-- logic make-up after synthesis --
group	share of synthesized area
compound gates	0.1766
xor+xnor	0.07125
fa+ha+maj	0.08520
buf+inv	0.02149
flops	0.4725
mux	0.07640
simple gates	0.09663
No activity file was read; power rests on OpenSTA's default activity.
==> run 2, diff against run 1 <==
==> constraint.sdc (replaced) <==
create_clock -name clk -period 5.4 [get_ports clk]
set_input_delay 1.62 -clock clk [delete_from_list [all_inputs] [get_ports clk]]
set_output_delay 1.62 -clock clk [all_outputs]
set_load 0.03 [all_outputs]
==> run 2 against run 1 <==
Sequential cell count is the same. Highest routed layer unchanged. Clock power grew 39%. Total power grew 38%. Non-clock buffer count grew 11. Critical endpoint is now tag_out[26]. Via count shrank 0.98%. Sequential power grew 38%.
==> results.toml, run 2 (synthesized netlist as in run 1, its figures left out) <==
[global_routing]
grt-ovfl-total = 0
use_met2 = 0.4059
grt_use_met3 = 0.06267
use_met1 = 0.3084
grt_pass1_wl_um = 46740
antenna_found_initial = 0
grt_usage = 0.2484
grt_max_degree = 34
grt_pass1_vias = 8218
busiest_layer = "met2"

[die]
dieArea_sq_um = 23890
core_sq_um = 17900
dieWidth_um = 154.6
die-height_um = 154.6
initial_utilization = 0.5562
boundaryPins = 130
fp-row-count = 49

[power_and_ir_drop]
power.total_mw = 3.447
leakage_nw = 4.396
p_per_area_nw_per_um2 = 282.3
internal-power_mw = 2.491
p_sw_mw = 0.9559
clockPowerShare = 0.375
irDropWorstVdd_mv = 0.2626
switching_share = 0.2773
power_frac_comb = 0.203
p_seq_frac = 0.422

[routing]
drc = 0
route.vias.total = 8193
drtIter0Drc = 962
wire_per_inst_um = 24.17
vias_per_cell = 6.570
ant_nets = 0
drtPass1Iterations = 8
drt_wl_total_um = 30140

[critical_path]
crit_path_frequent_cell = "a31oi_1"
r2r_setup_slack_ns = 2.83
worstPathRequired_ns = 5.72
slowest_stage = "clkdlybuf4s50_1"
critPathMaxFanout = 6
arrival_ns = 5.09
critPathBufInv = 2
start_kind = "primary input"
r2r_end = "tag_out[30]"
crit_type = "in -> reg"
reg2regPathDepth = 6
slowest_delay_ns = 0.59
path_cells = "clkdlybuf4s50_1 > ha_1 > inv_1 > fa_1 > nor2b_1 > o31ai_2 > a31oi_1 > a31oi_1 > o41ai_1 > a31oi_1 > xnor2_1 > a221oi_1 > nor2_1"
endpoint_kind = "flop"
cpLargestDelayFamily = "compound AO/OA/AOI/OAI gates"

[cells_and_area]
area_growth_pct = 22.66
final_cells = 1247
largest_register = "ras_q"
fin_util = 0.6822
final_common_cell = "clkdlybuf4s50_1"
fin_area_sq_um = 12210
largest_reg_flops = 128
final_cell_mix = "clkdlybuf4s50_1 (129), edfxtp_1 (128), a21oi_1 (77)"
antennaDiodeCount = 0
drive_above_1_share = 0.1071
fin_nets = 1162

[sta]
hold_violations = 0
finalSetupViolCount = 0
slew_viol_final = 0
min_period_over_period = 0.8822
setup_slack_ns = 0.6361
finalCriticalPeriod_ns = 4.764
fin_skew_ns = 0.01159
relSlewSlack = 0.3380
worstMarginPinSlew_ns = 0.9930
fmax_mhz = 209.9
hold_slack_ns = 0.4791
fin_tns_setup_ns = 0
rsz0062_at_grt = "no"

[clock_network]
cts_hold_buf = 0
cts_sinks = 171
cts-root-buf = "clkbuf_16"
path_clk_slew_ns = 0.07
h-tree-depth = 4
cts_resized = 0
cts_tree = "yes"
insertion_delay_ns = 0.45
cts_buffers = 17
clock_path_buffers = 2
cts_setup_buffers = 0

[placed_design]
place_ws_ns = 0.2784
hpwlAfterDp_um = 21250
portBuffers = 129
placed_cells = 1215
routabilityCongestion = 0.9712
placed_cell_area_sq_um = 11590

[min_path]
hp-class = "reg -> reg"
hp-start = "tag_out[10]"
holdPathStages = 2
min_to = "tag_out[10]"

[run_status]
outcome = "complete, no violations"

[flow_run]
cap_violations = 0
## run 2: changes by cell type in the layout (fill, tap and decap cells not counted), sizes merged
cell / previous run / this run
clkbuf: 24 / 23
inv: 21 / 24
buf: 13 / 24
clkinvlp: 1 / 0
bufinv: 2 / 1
★ ★ ★
[ACTIVITY] From the records above, reproduce exactly the lines from the one with "reg2regPathDepth = 6" to the one with "hold_slack_ns = 0.4791", both included, and no others.

[EXERCISE ANSWER]
reg2regPathDepth = 6
slowest_delay_ns = 0.59
path_cells = "clkdlybuf4s50_1 > ha_1 > inv_1 > fa_1 > nor2b_1 > o31ai_2 > a31oi_1 > a31oi_1 > o41ai_1 > a31oi_1 > xnor2_1 > a221oi_1 > nor2_1"
endpoint_kind = "flop"
cpLargestDelayFamily = "compound AO/OA/AOI/OAI gates"

[cells_and_area]
area_growth_pct = 22.66
final_cells = 1247
largest_register = "ras_q"
fin_util = 0.6822
final_common_cell = "clkdlybuf4s50_1"
fin_area_sq_um = 12210
largest_reg_flops = 128
final_cell_mix = "clkdlybuf4s50_1 (129), edfxtp_1 (128), a21oi_1 (77)"
antennaDiodeCount = 0
drive_above_1_share = 0.1071
fin_nets = 1162

[sta]
hold_violations = 0
finalSetupViolCount = 0
slew_viol_final = 0
min_period_over_period = 0.8822
setup_slack_ns = 0.6361
finalCriticalPeriod_ns = 4.764
fin_skew_ns = 0.01159
relSlewSlack = 0.3380
worstMarginPinSlew_ns = 0.9930
fmax_mhz = 209.9
hold_slack_ns = 0.4791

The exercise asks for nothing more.